Collected data entries
-*-

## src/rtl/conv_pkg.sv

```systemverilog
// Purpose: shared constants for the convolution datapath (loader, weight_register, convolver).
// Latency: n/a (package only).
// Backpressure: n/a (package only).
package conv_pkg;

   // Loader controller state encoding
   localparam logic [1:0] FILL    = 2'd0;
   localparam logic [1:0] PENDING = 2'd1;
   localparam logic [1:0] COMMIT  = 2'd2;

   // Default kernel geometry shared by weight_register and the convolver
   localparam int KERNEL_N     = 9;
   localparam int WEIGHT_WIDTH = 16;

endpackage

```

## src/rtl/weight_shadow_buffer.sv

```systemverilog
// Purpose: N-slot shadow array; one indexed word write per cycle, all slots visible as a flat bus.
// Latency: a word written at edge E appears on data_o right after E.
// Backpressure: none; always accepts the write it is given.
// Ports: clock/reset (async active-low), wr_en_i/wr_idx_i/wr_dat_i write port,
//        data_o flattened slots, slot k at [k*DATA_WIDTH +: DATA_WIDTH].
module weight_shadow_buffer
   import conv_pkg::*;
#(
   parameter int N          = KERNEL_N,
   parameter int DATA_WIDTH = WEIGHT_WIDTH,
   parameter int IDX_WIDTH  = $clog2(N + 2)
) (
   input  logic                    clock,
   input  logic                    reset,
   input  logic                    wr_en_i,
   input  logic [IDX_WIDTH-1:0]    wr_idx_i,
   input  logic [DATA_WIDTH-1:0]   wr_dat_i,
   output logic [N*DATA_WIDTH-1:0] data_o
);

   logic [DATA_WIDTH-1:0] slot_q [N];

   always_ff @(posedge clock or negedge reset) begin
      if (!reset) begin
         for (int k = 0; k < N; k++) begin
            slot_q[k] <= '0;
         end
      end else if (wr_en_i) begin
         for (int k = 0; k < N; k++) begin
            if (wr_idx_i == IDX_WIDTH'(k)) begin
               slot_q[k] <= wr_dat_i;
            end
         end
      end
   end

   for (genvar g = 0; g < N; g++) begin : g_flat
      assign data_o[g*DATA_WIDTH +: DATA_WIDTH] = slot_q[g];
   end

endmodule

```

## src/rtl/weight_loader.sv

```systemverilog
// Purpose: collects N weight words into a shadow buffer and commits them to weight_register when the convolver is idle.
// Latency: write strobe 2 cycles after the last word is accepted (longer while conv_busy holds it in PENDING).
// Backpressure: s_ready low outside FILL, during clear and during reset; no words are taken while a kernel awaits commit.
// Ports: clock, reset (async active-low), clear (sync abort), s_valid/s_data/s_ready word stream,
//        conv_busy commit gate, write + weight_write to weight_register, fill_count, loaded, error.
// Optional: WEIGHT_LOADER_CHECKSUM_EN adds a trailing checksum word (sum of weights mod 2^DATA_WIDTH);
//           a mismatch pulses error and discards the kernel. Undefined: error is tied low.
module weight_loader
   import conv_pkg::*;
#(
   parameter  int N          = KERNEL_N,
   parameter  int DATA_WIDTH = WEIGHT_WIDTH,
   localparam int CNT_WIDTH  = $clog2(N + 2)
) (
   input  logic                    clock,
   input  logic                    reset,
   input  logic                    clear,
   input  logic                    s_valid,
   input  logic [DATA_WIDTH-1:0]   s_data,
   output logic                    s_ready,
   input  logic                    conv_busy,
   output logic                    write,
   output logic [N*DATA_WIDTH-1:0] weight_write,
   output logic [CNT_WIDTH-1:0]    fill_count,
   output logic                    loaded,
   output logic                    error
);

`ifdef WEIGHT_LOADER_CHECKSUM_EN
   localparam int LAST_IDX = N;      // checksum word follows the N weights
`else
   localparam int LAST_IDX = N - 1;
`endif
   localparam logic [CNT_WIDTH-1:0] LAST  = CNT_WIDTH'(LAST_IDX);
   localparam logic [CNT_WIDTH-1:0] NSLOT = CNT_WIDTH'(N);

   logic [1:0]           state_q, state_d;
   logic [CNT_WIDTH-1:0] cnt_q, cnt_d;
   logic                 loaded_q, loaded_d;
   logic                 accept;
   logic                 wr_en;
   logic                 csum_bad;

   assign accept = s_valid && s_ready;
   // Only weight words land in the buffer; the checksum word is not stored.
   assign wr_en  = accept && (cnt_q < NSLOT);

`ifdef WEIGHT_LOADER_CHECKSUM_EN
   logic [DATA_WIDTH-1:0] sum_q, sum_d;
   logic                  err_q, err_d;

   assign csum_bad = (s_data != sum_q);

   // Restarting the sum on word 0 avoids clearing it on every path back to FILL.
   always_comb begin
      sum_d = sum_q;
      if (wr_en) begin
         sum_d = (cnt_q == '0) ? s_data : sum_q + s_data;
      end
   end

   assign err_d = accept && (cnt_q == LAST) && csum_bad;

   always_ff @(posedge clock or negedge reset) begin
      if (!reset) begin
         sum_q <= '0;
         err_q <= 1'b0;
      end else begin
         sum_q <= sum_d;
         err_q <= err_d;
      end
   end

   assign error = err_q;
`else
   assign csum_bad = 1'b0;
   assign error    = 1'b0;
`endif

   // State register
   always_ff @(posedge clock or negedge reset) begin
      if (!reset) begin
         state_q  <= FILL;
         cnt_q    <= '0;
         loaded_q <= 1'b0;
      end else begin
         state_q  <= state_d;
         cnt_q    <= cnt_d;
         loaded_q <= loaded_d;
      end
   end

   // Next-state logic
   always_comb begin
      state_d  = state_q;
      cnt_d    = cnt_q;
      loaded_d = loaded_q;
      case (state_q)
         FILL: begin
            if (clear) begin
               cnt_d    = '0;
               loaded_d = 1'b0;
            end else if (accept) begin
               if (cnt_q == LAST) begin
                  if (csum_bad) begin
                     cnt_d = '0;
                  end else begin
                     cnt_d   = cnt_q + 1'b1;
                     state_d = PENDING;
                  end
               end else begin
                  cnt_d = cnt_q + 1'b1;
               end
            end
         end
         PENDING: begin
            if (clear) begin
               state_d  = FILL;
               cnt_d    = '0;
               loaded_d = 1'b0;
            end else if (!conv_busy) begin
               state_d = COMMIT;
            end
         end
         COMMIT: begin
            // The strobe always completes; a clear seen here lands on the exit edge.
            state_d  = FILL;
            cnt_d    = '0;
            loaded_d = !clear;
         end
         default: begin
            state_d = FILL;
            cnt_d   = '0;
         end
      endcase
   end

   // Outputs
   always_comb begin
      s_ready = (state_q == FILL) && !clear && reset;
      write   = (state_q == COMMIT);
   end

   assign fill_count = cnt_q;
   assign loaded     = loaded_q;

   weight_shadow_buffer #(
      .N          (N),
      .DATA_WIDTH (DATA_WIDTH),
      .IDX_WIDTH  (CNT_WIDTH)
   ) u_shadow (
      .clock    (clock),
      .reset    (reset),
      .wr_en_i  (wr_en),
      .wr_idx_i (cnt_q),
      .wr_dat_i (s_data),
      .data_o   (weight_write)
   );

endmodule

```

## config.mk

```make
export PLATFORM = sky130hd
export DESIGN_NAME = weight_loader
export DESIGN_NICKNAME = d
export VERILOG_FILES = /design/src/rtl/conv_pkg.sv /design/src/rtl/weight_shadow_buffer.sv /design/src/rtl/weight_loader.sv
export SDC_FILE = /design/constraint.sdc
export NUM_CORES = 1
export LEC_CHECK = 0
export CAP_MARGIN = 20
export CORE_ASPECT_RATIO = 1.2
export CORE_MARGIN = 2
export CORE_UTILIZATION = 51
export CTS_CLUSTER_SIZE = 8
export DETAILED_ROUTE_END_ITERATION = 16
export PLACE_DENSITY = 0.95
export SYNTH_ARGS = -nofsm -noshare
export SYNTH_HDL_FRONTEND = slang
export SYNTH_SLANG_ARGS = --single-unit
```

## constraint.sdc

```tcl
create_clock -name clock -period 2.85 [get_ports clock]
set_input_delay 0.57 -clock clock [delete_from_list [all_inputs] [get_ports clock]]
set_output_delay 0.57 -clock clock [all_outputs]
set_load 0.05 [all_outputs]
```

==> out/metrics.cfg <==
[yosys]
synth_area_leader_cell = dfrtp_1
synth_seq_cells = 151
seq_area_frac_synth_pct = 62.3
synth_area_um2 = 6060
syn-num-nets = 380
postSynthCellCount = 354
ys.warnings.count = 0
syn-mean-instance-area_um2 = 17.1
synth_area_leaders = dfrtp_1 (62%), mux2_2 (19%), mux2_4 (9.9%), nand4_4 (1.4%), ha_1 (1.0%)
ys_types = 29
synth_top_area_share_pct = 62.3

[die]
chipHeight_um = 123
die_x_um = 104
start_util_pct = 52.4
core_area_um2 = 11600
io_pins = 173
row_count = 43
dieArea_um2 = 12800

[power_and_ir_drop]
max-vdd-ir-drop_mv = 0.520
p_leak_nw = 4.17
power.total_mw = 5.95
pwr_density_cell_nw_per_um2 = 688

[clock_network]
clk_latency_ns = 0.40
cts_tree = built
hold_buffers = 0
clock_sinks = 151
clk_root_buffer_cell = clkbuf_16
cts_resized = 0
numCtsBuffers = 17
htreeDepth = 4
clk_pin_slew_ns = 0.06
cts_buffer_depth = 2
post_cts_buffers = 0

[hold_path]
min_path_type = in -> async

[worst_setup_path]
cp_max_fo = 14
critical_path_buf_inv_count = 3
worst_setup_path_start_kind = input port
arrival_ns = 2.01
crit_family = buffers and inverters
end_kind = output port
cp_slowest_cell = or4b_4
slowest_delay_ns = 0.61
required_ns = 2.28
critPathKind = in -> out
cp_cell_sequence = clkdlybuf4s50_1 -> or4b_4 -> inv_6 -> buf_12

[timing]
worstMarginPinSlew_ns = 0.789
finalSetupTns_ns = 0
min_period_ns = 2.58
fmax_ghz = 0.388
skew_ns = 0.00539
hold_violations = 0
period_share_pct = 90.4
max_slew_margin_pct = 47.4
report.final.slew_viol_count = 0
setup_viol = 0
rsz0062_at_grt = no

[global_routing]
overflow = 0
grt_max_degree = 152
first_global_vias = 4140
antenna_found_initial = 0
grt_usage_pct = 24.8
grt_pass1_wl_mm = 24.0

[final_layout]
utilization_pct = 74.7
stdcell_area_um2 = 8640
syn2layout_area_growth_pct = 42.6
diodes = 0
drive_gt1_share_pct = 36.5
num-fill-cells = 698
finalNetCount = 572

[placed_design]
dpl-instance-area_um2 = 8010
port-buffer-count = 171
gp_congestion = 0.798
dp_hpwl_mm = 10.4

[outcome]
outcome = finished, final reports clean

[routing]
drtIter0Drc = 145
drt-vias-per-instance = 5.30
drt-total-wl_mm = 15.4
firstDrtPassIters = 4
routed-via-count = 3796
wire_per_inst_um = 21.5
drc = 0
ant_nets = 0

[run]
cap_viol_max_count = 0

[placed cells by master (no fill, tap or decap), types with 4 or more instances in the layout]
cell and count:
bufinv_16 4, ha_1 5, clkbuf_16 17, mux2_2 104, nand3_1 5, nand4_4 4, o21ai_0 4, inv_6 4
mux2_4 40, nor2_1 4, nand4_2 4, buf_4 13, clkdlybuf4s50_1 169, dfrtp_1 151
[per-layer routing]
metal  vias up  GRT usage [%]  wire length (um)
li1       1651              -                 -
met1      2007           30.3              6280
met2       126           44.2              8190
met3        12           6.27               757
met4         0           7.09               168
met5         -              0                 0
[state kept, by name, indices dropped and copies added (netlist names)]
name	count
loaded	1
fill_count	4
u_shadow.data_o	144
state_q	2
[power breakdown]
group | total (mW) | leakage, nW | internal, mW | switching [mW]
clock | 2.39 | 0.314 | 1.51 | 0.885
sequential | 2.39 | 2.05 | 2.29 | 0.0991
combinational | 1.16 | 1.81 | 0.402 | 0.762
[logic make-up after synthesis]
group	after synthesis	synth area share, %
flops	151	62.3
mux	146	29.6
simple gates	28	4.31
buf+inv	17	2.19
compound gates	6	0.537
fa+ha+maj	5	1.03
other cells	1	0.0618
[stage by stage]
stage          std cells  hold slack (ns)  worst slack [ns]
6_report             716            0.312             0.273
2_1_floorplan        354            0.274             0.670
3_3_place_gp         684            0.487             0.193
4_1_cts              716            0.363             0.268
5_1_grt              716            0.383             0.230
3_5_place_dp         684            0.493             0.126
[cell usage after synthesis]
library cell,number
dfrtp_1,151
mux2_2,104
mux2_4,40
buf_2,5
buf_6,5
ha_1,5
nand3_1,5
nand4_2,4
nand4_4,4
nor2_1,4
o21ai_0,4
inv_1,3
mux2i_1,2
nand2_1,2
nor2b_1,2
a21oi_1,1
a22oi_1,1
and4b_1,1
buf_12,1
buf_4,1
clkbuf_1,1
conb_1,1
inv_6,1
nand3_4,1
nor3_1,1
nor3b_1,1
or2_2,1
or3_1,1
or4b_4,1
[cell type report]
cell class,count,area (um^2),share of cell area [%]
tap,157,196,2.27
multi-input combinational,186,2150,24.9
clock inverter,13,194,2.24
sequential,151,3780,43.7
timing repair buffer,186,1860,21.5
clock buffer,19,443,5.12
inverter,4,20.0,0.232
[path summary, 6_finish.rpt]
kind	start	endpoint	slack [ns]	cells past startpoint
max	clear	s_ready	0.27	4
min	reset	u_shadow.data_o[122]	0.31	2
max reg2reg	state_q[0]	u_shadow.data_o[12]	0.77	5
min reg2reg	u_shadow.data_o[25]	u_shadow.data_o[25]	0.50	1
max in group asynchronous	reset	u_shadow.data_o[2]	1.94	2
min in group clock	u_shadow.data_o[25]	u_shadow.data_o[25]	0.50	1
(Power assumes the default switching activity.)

-*-

## Task goal
Across the entries above, find each line with the word "while" and please copy it out.

## Solution to this problem
// Latency: write strobe 2 cycles after the last word is accepted (longer while conv_busy holds it in PENDING).
// Backpressure: s_ready low outside FILL, during clear and during reset; no words are taken while a kernel awaits commit.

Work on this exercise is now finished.